▶ Assignment
Transcribe the records that follow, keeping every word as it stands.

(Record set)

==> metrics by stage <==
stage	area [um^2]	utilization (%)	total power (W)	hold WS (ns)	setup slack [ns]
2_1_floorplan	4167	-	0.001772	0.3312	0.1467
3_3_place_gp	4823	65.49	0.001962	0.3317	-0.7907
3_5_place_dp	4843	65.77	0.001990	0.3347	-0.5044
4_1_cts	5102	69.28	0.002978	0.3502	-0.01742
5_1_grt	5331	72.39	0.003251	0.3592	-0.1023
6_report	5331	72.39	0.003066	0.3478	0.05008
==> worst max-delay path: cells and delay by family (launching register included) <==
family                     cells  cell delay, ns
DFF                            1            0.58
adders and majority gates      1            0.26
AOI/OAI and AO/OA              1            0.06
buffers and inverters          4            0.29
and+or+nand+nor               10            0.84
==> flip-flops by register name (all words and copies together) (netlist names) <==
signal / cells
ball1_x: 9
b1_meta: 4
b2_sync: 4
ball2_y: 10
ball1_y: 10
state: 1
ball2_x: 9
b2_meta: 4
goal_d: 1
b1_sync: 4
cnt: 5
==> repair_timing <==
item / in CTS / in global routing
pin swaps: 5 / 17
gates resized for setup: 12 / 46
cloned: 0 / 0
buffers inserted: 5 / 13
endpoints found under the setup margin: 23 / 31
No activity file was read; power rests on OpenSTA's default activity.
`src/rtl/mapper_mem_arbiter.sv`:
```
// rtl/mapper_mem_arbiter.sv - shares one ROM/RAM port between the mapped CPU and the image loader
module mapper_mem_arbiter #(
    parameter int ADDR_W     = 27,
    parameter int STARVE_MAX = 4
) (
    input  logic              clk,
    input  logic              reset,
    input  logic              cpu_req,
    input  logic              cpu_cs,
    input  logic              cpu_rd,
    input  logic              cpu_wr,
    input  logic [ADDR_W-1:0] cpu_addr,
    input  logic [7:0]        cpu_din,
    output logic [7:0]        cpu_dout,
    output logic              cpu_wait,
    input  logic              ldr_req,
    input  logic [ADDR_W-1:0] ldr_addr,
    input  logic [7:0]        ldr_din,
    output logic              ldr_ack,
    output logic              mem_req,
    output logic              mem_we,
    output logic [ADDR_W-1:0] mem_addr,
    output logic [7:0]        mem_din,
    input  logic [7:0]        mem_dout,
    input  logic              mem_ack
);

    typedef enum logic [1:0] {IDLE, CPU_BUSY, LDR_BUSY} state_t;

    localparam logic [3:0] STARVE_LIM = 4'(STARVE_MAX);

    state_t              state_q, state_d;
    logic                cpu_pending_q, cpu_pending_d;
    logic [ADDR_W-1:0]   cpu_addr_q, cpu_addr_d;
    logic [7:0]          cpu_din_q, cpu_din_d;
    logic                cpu_wr_q, cpu_wr_d;
    logic [3:0]          starve_q, starve_d;
    logic                mem_req_q, mem_req_d;
    logic                mem_we_q, mem_we_d;
    logic [ADDR_W-1:0]   mem_addr_q, mem_addr_d;
    logic [7:0]          mem_din_q, mem_din_d;
    logic                ldr_ack_q, ldr_ack_d;
    logic [7:0]          cpu_dout_q, cpu_dout_d;

    logic accept;
    logic ldr_live;
    logic starve_full;

    assign accept = cpu_req & cpu_cs & (cpu_rd | cpu_wr) & ~cpu_pending_q;
    // The loader still holds ldr_req with the old address while it sees ldr_ack,
    // so that cycle must not start a second loader access.
    assign ldr_live    = ldr_req & ~ldr_ack_q;
    assign starve_full = ldr_live & (starve_q == STARVE_LIM);

    assign cpu_wait = cpu_pending_q | accept;
    assign cpu_dout = cpu_dout_q;
    assign ldr_ack  = ldr_ack_q;
    assign mem_req  = mem_req_q;
    assign mem_we   = mem_we_q;
    assign mem_addr = mem_addr_q;
    assign mem_din  = mem_din_q;

    always_comb begin
        state_d       = state_q;
        cpu_pending_d = cpu_pending_q;
        cpu_addr_d    = cpu_addr_q;
        cpu_din_d     = cpu_din_q;
        cpu_wr_d      = cpu_wr_q;
        starve_d      = starve_q;
        mem_req_d     = mem_req_q;
        mem_we_d      = mem_we_q;
        mem_addr_d    = mem_addr_q;
        mem_din_d     = mem_din_q;
        ldr_ack_d     = 1'b0;
        cpu_dout_d    = cpu_dout_q;

        if (accept) begin
            cpu_pending_d = 1'b1;
            cpu_addr_d    = cpu_addr;
            cpu_din_d     = cpu_din;
            cpu_wr_d      = cpu_wr;
        end

        case (state_q)
            IDLE: begin
                if ((cpu_pending_q | accept) & ~starve_full) begin
                    state_d    = CPU_BUSY;
                    mem_req_d  = 1'b1;
                    mem_we_d   = accept ? cpu_wr   : cpu_wr_q;
                    mem_addr_d = accept ? cpu_addr : cpu_addr_q;
                    mem_din_d  = accept ? cpu_din  : cpu_din_q;
                    if (ldr_req && (starve_q != STARVE_LIM)) begin
                        starve_d = starve_q + 4'd1;
                    end
                end else if (ldr_live) begin
                    state_d    = LDR_BUSY;
                    mem_req_d  = 1'b1;
                    mem_we_d   = 1'b1;
                    mem_addr_d = ldr_addr;
                    mem_din_d  = ldr_din;
                    starve_d   = 4'd0;
                end
            end
            CPU_BUSY: begin
                if (mem_ack) begin
                    state_d       = IDLE;
                    mem_req_d     = 1'b0;
                    mem_we_d      = 1'b0;
                    cpu_pending_d = 1'b0;
                    if (!cpu_wr_q) begin
                        cpu_dout_d = mem_dout;
                    end
                end
            end
            LDR_BUSY: begin
                if (mem_ack) begin
                    state_d   = IDLE;
                    mem_req_d = 1'b0;
                    mem_we_d  = 1'b0;
                    ldr_ack_d = 1'b1;
                end
            end
            default: begin
                state_d   = IDLE;
                mem_req_d = 1'b0;
                mem_we_d  = 1'b0;
            end
        endcase

        if (!ldr_req) begin
            starve_d = 4'd0;
        end
    end

    always_ff @(posedge clk) begin
        if (reset) begin
            state_q       <= IDLE;
            cpu_pending_q <= 1'b0;
            cpu_addr_q    <= '0;
            cpu_din_q     <= 8'h00;
            cpu_wr_q      <= 1'b0;
            starve_q      <= 4'd0;
            mem_req_q     <= 1'b0;
            mem_we_q      <= 1'b0;
            mem_addr_q    <= '0;
            mem_din_q     <= 8'h00;
            ldr_ack_q     <= 1'b0;
            cpu_dout_q    <= 8'hFF;
        end else begin
            state_q       <= state_d;
            cpu_pending_q <= cpu_pending_d;
            cpu_addr_q    <= cpu_addr_d;
            cpu_din_q     <= cpu_din_d;
            cpu_wr_q      <= cpu_wr_d;
            starve_q      <= starve_d;
            mem_req_q     <= mem_req_d;
            mem_we_q      <= mem_we_d;
            mem_addr_q    <= mem_addr_d;
            mem_din_q     <= mem_din_d;
            ldr_ack_q     <= ldr_ack_d;
            cpu_dout_q    <= cpu_dout_d;
        end
    end

endmodule

```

(End Record set)

▶ Response
==> metrics by stage <==
stage	area [um^2]	utilization (%)	total power (W)	hold WS (ns)	setup slack [ns]
2_1_floorplan	4167	-	0.001772	0.3312	0.1467
3_3_place_gp	4823	65.49	0.001962	0.3317	-0.7907
3_5_place_dp	4843	65.77	0.001990	0.3347	-0.5044
4_1_cts	5102	69.28	0.002978	0.3502	-0.01742
5_1_grt	5331	72.39	0.003251	0.3592	-0.1023
6_report	5331	72.39	0.003066	0.3478	0.05008
==> worst max-delay path: cells and delay by family (launching register included) <==
family                     cells  cell delay, ns
DFF                            1            0.58
adders and majority gates      1            0.26
AOI/OAI and AO/OA              1            0.06
buffers and inverters          4            0.29
and+or+nand+nor               10            0.84
==> flip-flops by register name (all words and copies together) (netlist names) <==
signal / cells
ball1_x: 9
b1_meta: 4
b2_sync: 4
ball2_y: 10
ball1_y: 10
state: 1
ball2_x: 9
b2_meta: 4
goal_d: 1
b1_sync: 4
cnt: 5
==> repair_timing <==
item / in CTS / in global routing
pin swaps: 5 / 17
gates resized for setup: 12 / 46
cloned: 0 / 0
buffers inserted: 5 / 13
endpoints found under the setup margin: 23 / 31
No activity file was read; power rests on OpenSTA's default activity.
`src/rtl/mapper_mem_arbiter.sv`:
```
// rtl/mapper_mem_arbiter.sv - shares one ROM/RAM port between the mapped CPU and the image loader
module mapper_mem_arbiter #(
    parameter int ADDR_W     = 27,
    parameter int STARVE_MAX = 4
) (
    input  logic              clk,
    input  logic              reset,
    input  logic              cpu_req,
    input  logic              cpu_cs,
    input  logic              cpu_rd,
    input  logic              cpu_wr,
    input  logic [ADDR_W-1:0] cpu_addr,
    input  logic [7:0]        cpu_din,
    output logic [7:0]        cpu_dout,
    output logic              cpu_wait,
    input  logic              ldr_req,
    input  logic [ADDR_W-1:0] ldr_addr,
    input  logic [7:0]        ldr_din,
    output logic              ldr_ack,
    output logic              mem_req,
    output logic              mem_we,
    output logic [ADDR_W-1:0] mem_addr,
    output logic [7:0]        mem_din,
    input  logic [7:0]        mem_dout,
    input  logic              mem_ack
);

    typedef enum logic [1:0] {IDLE, CPU_BUSY, LDR_BUSY} state_t;

    localparam logic [3:0] STARVE_LIM = 4'(STARVE_MAX);

    state_t              state_q, state_d;
    logic                cpu_pending_q, cpu_pending_d;
    logic [ADDR_W-1:0]   cpu_addr_q, cpu_addr_d;
    logic [7:0]          cpu_din_q, cpu_din_d;
    logic                cpu_wr_q, cpu_wr_d;
    logic [3:0]          starve_q, starve_d;
    logic                mem_req_q, mem_req_d;
    logic                mem_we_q, mem_we_d;
    logic [ADDR_W-1:0]   mem_addr_q, mem_addr_d;
    logic [7:0]          mem_din_q, mem_din_d;
    logic                ldr_ack_q, ldr_ack_d;
    logic [7:0]          cpu_dout_q, cpu_dout_d;

    logic accept;
    logic ldr_live;
    logic starve_full;

    assign accept = cpu_req & cpu_cs & (cpu_rd | cpu_wr) & ~cpu_pending_q;
    // The loader still holds ldr_req with the old address while it sees ldr_ack,
    // so that cycle must not start a second loader access.
    assign ldr_live    = ldr_req & ~ldr_ack_q;
    assign starve_full = ldr_live & (starve_q == STARVE_LIM);

    assign cpu_wait = cpu_pending_q | accept;
    assign cpu_dout = cpu_dout_q;
    assign ldr_ack  = ldr_ack_q;
    assign mem_req  = mem_req_q;
    assign mem_we   = mem_we_q;
    assign mem_addr = mem_addr_q;
    assign mem_din  = mem_din_q;

    always_comb begin
        state_d       = state_q;
        cpu_pending_d = cpu_pending_q;
        cpu_addr_d    = cpu_addr_q;
        cpu_din_d     = cpu_din_q;
        cpu_wr_d      = cpu_wr_q;
        starve_d      = starve_q;
        mem_req_d     = mem_req_q;
        mem_we_d      = mem_we_q;
        mem_addr_d    = mem_addr_q;
        mem_din_d     = mem_din_q;
        ldr_ack_d     = 1'b0;
        cpu_dout_d    = cpu_dout_q;

        if (accept) begin
            cpu_pending_d = 1'b1;
            cpu_addr_d    = cpu_addr;
            cpu_din_d     = cpu_din;
            cpu_wr_d      = cpu_wr;
        end

        case (state_q)
            IDLE: begin
                if ((cpu_pending_q | accept) & ~starve_full) begin
                    state_d    = CPU_BUSY;
                    mem_req_d  = 1'b1;
                    mem_we_d   = accept ? cpu_wr   : cpu_wr_q;
                    mem_addr_d = accept ? cpu_addr : cpu_addr_q;
                    mem_din_d  = accept ? cpu_din  : cpu_din_q;
                    if (ldr_req && (starve_q != STARVE_LIM)) begin
                        starve_d = starve_q + 4'd1;
                    end
                end else if (ldr_live) begin
                    state_d    = LDR_BUSY;
                    mem_req_d  = 1'b1;
                    mem_we_d   = 1'b1;
                    mem_addr_d = ldr_addr;
                    mem_din_d  = ldr_din;
                    starve_d   = 4'd0;
                end
            end
            CPU_BUSY: begin
                if (mem_ack) begin
                    state_d       = IDLE;
                    mem_req_d     = 1'b0;
                    mem_we_d      = 1'b0;
                    cpu_pending_d = 1'b0;
                    if (!cpu_wr_q) begin
                        cpu_dout_d = mem_dout;
                    end
                end
            end
            LDR_BUSY: begin
                if (mem_ack) begin
                    state_d   = IDLE;
                    mem_req_d = 1'b0;
                    mem_we_d  = 1'b0;
                    ldr_ack_d = 1'b1;
                end
            end
            default: begin
                state_d   = IDLE;
                mem_req_d = 1'b0;
                mem_we_d  = 1'b0;
            end
        endcase

        if (!ldr_req) begin
            starve_d = 4'd0;
        end
    end

    always_ff @(posedge clk) begin
        if (reset) begin
            state_q       <= IDLE;
            cpu_pending_q <= 1'b0;
            cpu_addr_q    <= '0;
            cpu_din_q     <= 8'h00;
            cpu_wr_q      <= 1'b0;
            starve_q      <= 4'd0;
            mem_req_q     <= 1'b0;
            mem_we_q      <= 1'b0;
            mem_addr_q    <= '0;
            mem_din_q     <= 8'h00;
            ldr_ack_q     <= 1'b0;
            cpu_dout_q    <= 8'hFF;
        end else begin
            state_q       <= state_d;
            cpu_pending_q <= cpu_pending_d;
            cpu_addr_q    <= cpu_addr_d;
            cpu_din_q     <= cpu_din_d;
            cpu_wr_q      <= cpu_wr_d;
            starve_q      <= starve_d;
            mem_req_q     <= mem_req_d;
            mem_we_q      <= mem_we_d;
            mem_addr_q    <= mem_addr_d;
            mem_din_q     <= mem_din_d;
            ldr_ack_q     <= ldr_ack_d;
            cpu_dout_q    <= cpu_dout_d;
        end
    end

endmodule

```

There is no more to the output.